==> src/rtl/fmt_gated_accum.sv <==
// Purpose: Verification-mode strap, gated volume accumulation, pulse emission
// Assumes: Measuring engine answers each meas_start with one flow_vol_valid
// Notes:   flow_vol is signed, pulse units with FRAC_W fraction bits
//
// Behaviour
// - Gate low at power-up enters verification mode after one second
// - Verification mode runs measuring routines four times as often
// - Verification mode is left only by reset
// - Gate low runs a test; volume accumulates only meanwhile
// - Test volume is presented for serial readout
// - Accumulator uses the same interval results as pulse computation
// - First and last intervals are scaled by their in-test fractions
// - Final value is presented two seconds after gate release
// - Pulses stop at once when the gate is released
// - Pulse count is scheduled per one-second interval
// - Each pulse lasts 2.5 ms, between two and five
// - Output is invalid for sixteen seconds after power-up
// - No pulses for flow below cut-off or negative
// - Pulse count saturates at 128 per second
// - Pulses go out in bursts with 30 ms gaps
`timescale 1ns/1ns
`default_nettype none
module fmt_gated_accum
   import fmt_pkg::*;
#(
   parameter int unsigned ENTRY_N   = 32'(ENTRY_CYC),
   parameter int unsigned SEC_N     = 32'(SEC_CYC),
   parameter int unsigned SETTLE_N  = 32'(SETTLE_CYC),
   parameter int unsigned STARTUP_N = 32'(STARTUP_CYC),
   parameter int unsigned PULSE_N   = 32'(PULSE_CYC),
   parameter int unsigned GAP_N     = 32'(GAP_CYC),
   parameter int unsigned MEAS_N    = 32'(MEAS_CYC),
   parameter logic signed [VOL_W-1:0] MIN_CUTOFF = 24'h000001
)
(
   // Clock and reset
   input  wire logic                    core_clk,
   input  wire logic                    rst,
   // Gate / strap pin, low when grounded
   input  wire logic                    gate_pin_n,
   // Measuring engine
   output logic                         meas_start,
   input  wire logic                    flow_vol_valid,
   input  wire logic signed [VOL_W-1:0] flow_vol,
   // Status
   output logic                         verif_mode,
   output logic                         out_valid,
   output logic                         test_running,
   // Serial readout data
   output logic             [ACC_W-1:0] test_vol,
   output logic                         test_vol_valid,
   // Pulse output
   output logic                         pulse_out
);

   localparam int unsigned NUM_W = VOL_W + TIM_W;

   logic              gate_m_r, gate_s_r;
   logic [31:0]       boot_r;
   logic              strap_r, verif_r, valid_r;
   logic [TIM_W-1:0]  meas_cnt_r, period, since_r, tb1_r, t_last;
   logic              meas_r;
   fmt_state_e        st_r;
   logic [ACC_W-1:0]  acc_r;
   logic [31:0]       settle_r;
   logic              rdy_r, inhib_r;
   logic [VOL_W-1:0]  last_mag_r, cur_mag;
   logic              last_neg_r;
   logic              go_r, neg_r, dv_done;
   logic [NUM_W-1:0]  num_r, dv_quo;
   logic [TIM_W-1:0]  den_r;
   logic [31:0]       sec_r, ptmr_r;
   logic signed [31:0] sacc_r, sacc_in;
   logic [7:0]        pend_r, cnt_nxt;
   fmt_phase_e        ph_r;
   logic [3:0]        burst_r;
   logic              pulse_r, pen;

   // ==========================================================
   // Pin synchroniser
   always_ff @(posedge core_clk)
   begin
      if (rst)
      begin
         gate_m_r <= 1'b1;
         gate_s_r <= 1'b1;
      end
      else
      begin
         gate_m_r <= gate_pin_n;
         gate_s_r <= gate_m_r;
      end
   end

   // ==========================================================
   // Power-up timing and mode entry
   always_ff @(posedge core_clk)
   begin
      if (rst)
      begin
         boot_r  <= '0;
         strap_r <= 1'b0;
         verif_r <= 1'b0;
         valid_r <= 1'b0;
      end
      else
      begin
         if (boot_r != STARTUP_N)
            boot_r <= boot_r + 32'h1;
         if (boot_r == STRAP_AT_CYC)
            strap_r <= !gate_s_r;
         if (boot_r == ENTRY_N && strap_r)
            verif_r <= 1'b1;
         if (boot_r == STARTUP_N)
            valid_r <= 1'b1;
      end
   end

   // ==========================================================
   // Measuring interval ticks
   // Quarter period in verification mode
   assign period = verif_r ? TIM_W'(MEAS_N / TEST_SPEEDUP) : TIM_W'(MEAS_N);

   always_ff @(posedge core_clk)
   begin
      if (rst)
      begin
         meas_cnt_r <= '0;
         meas_r     <= 1'b0;
      end
      else
      begin
         meas_r <= (meas_cnt_r >= period - TIM_W'(1));
         if (meas_cnt_r >= period - TIM_W'(1))
            meas_cnt_r <= '0;
         else
            meas_cnt_r <= meas_cnt_r + TIM_W'(1);
      end
   end

   // Time since the last interval result, saturating
   always_ff @(posedge core_clk)
   begin
      if (rst)
         since_r <= '0;
      else if (flow_vol_valid)
         since_r <= '0;
      else if (since_r != '1)
         since_r <= since_r + TIM_W'(1);
   end

   assign cur_mag = flow_vol[VOL_W-1] ? VOL_W'(-flow_vol) : flow_vol;
   // Counter reads one less than the cycles elapsed, hence the added one
   assign t_last  = (st_r == FMT_FIRST) ? (since_r - tb1_r) : (since_r + TIM_W'(1));

   // ==========================================================
   // Test sequencer and accumulator
   always_ff @(posedge core_clk)
   begin
      if (rst)
      begin
         st_r       <= FMT_DISARM;
         acc_r      <= '0;
         settle_r   <= '0;
         rdy_r      <= 1'b0;
         inhib_r    <= 1'b0;
         tb1_r      <= '0;
         last_mag_r <= '0;
         last_neg_r <= 1'b0;
         go_r       <= 1'b0;
         neg_r      <= 1'b0;
         num_r      <= '0;
         den_r      <= '0;
      end
      else
      begin
         go_r <= 1'b0;
         if (flow_vol_valid)
         begin
            last_mag_r <= cur_mag;
            last_neg_r <= flow_vol[VOL_W-1];
         end
         case (st_r)
            FMT_DISARM:
               if (verif_r && valid_r && gate_s_r)
                  st_r <= FMT_ARMED;
            FMT_ARMED, FMT_READY:
               if (!gate_s_r)
               begin
                  acc_r   <= '0;
                  rdy_r   <= 1'b0;
                  inhib_r <= 1'b0;
                  // Result in the start cycle counts wholly outside the test
                  tb1_r   <= flow_vol_valid ? '1 : since_r;
                  st_r    <= FMT_FIRST;
               end
            FMT_FIRST:
               if (flow_vol_valid)
               begin
                  // Share of V1 after the start
                  num_r <= NUM_W'(cur_mag * t_last);
                  den_r <= (since_r == '1) ? since_r : (since_r + TIM_W'(1));
                  neg_r <= flow_vol[VOL_W-1];
                  go_r  <= 1'b1;
                  st_r  <= FMT_DIVF;
               end
               else if (gate_s_r)
               begin
                  num_r   <= NUM_W'(last_mag_r * t_last);
                  den_r   <= period;
                  neg_r   <= last_neg_r;
                  go_r    <= 1'b1;
                  inhib_r <= 1'b1;
                  st_r    <= FMT_DIVL;
               end
            FMT_DIVF:
               if (dv_done)
               begin
                  acc_r <= neg_r ? acc_r - ACC_W'(dv_quo) : acc_r + ACC_W'(dv_quo);
                  st_r  <= FMT_RUN;
               end
            FMT_RUN:
               if (flow_vol_valid)
                  acc_r <= acc_r + ACC_W'(flow_vol);
               else if (gate_s_r)
               begin
                  // Elapsed share of Vn before the stop
                  num_r   <= NUM_W'(last_mag_r * t_last);
                  den_r   <= period;
                  neg_r   <= last_neg_r;
                  go_r    <= 1'b1;
                  inhib_r <= 1'b1;
                  st_r    <= FMT_DIVL;
               end
            FMT_DIVL:
               if (dv_done)
               begin
                  acc_r    <= neg_r ? acc_r - ACC_W'(dv_quo) : acc_r + ACC_W'(dv_quo);
                  settle_r <= '0;
                  st_r     <= FMT_SETTLE;
               end
            FMT_SETTLE:
               if (settle_r >= SETTLE_N - 32'h1)
               begin
                  rdy_r <= 1'b1;
                  st_r  <= FMT_READY;
               end
               else
                  settle_r <= settle_r + 32'h1;
            default:
               st_r <= FMT_DISARM;
         endcase
      end
   end

   fmt_serdiv
   #(
      .NUM_W (NUM_W),
      .DEN_W (TIM_W)
   )
   u_div
   (
      .core_clk (core_clk),
      .rst      (rst),
      .start    (go_r),
      .num      (num_r),
      .den      (den_r),
      .busy     (),
      .done     (dv_done),
      .quo      (dv_quo)
   );

   // ==========================================================
   // Per-second pulse count
   // Results below cut-off or negative are dropped before summing
   assign sacc_in = (flow_vol_valid && flow_vol >= MIN_CUTOFF) ? 32'(flow_vol) : 32'sh0;

   always_comb
   begin
      if (sacc_r <= 32'sh0)
         cnt_nxt = 8'h00;
      else if ((sacc_r >>> FRAC_W) >= 32'(MAX_PULSES))
         cnt_nxt = MAX_PULSES;
      else
         cnt_nxt = 8'(sacc_r >>> FRAC_W);
   end

   assign pen = valid_r && !inhib_r;

   always_ff @(posedge core_clk)
   begin
      if (rst)
      begin
         sec_r  <= '0;
         sacc_r <= '0;
         pend_r <= '0;
      end
      else
      begin
         if (sec_r >= SEC_N - 32'h1)
         begin
            sec_r  <= '0;
            // Fraction carries over; whole pulses above MAX_PULSES, or counted while pen is low, are lost
            sacc_r <= 32'(sacc_r[FRAC_W-1:0]) + sacc_in;
            pend_r <= pen ? cnt_nxt : 8'h00;
         end
         else
         begin
            sec_r  <= sec_r + 32'h1;
            sacc_r <= sacc_r + sacc_in;
            if (!pen)
               pend_r <= 8'h00;
            else if (ph_r == FMT_PH_IDLE && pend_r != 8'h00)
               pend_r <= pend_r - 8'h01;
         end
      end
   end

   // ==========================================================
   // Pulse shaper
   // 16-pulse bursts at 200 Hz with 30 ms gaps fit 128 within a second
   always_ff @(posedge core_clk)
   begin
      if (rst || !pen)
      begin
         ph_r    <= FMT_PH_IDLE;
         ptmr_r  <= '0;
         burst_r <= '0;
         pulse_r <= 1'b0;
      end
      else
      begin
         case (ph_r)
            FMT_PH_IDLE:
               if (pend_r != 8'h00)
               begin
                  pulse_r <= 1'b1;
                  ptmr_r  <= PULSE_N - 32'h1;
                  ph_r    <= FMT_PH_HI;
               end
            FMT_PH_HI:
               if (ptmr_r == '0)
               begin
                  pulse_r <= 1'b0;
                  ptmr_r  <= PULSE_N - 32'h1;
                  ph_r    <= FMT_PH_LO;
               end
               else
                  ptmr_r <= ptmr_r - 32'h1;
            FMT_PH_LO:
               if (ptmr_r != '0)
                  ptmr_r <= ptmr_r - 32'h1;
               else if (burst_r == BURST_LAST)
               begin
                  burst_r <= '0;
                  ptmr_r  <= GAP_N - 32'h1;
                  ph_r    <= FMT_PH_GAP;
               end
               else
               begin
                  burst_r <= burst_r + 4'h1;
                  ph_r    <= FMT_PH_IDLE;
               end
            FMT_PH_GAP:
               if (ptmr_r == '0)
                  ph_r <= FMT_PH_IDLE;
               else
                  ptmr_r <= ptmr_r - 32'h1;
            default:
               ph_r <= FMT_PH_IDLE;
         endcase
         // Fresh burst each second, so every second shows one pattern
         if (sec_r >= SEC_N - 32'h1)
            burst_r <= '0;
      end
   end

   // ==========================================================
   // Outputs
   assign meas_start     = meas_r;
   assign verif_mode     = verif_r;
   assign out_valid      = valid_r;
   assign test_running   = (st_r == FMT_FIRST) || (st_r == FMT_DIVF) || (st_r == FMT_RUN);
   assign test_vol       = acc_r;
   assign test_vol_valid = rdy_r;
   assign pulse_out      = pulse_r;

endmodule : fmt_gated_accum
`default_nettype wire

==> src/rtl/fmt_serdiv.sv <==
// Purpose: Serial restoring unsigned divider, one quotient bit per cycle
// Assumes: den nonzero; start ignored while busy
// Notes:   Takes NUM_W cycles; done is a one-cycle pulse
`timescale 1ns/1ns
`default_nettype none
module fmt_serdiv
   import fmt_pkg::*;
#(
   parameter int unsigned NUM_W = 52,
   parameter int unsigned DEN_W = 28
)
(
   // Clock and reset
   input  wire logic             core_clk,
   input  wire logic             rst,
   // Request
   input  wire logic             start,
   input  wire logic [NUM_W-1:0] num,
   input  wire logic [DEN_W-1:0] den,
   // Answer
   output logic                  busy,
   output logic                  done,
   output logic      [NUM_W-1:0] quo
);
   localparam int unsigned CNT_W = $clog2(NUM_W + 1);

   logic [DEN_W-1:0] rem_r;
   logic [NUM_W-1:0] quo_r;
   logic [DEN_W-1:0] den_r;
   logic [CNT_W-1:0] cnt_r;
   logic             busy_r;
   logic             done_r;
   logic [DEN_W:0]   trial;
   logic             ge;
   logic [DEN_W:0]   rem_nxt;

   // ==========================================================
   // One restoring step
   always_comb
   begin
      trial   = {rem_r, quo_r[NUM_W-1]};
      ge      = (trial >= {1'b0, den_r});
      rem_nxt = ge ? (trial - {1'b0, den_r}) : trial;
   end

   always_ff @(posedge core_clk)
   begin
      if (rst)
      begin
         rem_r  <= '0;
         quo_r  <= '0;
         den_r  <= '0;
         cnt_r  <= '0;
         busy_r <= 1'b0;
         done_r <= 1'b0;
      end
      else
      begin
         done_r <= 1'b0;
         if (start && !busy_r)
         begin
            quo_r  <= num;
            den_r  <= den;
            rem_r  <= '0;
            cnt_r  <= CNT_W'(NUM_W);
            busy_r <= 1'b1;
         end
         else if (busy_r)
         begin
            rem_r <= rem_nxt[DEN_W-1:0];
            quo_r <= {quo_r[NUM_W-2:0], ge};
            cnt_r <= cnt_r - CNT_W'(1);
            if (cnt_r == CNT_W'(1))
            begin
               busy_r <= 1'b0;
               done_r <= 1'b1;
            end
         end
      end
   end

   assign busy = busy_r;
   assign done = done_r;
   assign quo  = quo_r;

endmodule : fmt_serdiv
`default_nettype wire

*Brief:* Wherever "cycles" appears in a line of the entries, copy that line.

*Reply to the task:*
   // Counter reads one less than the cycles elapsed, hence the added one
// Notes:   Takes NUM_W cycles; done is a one-cycle pulse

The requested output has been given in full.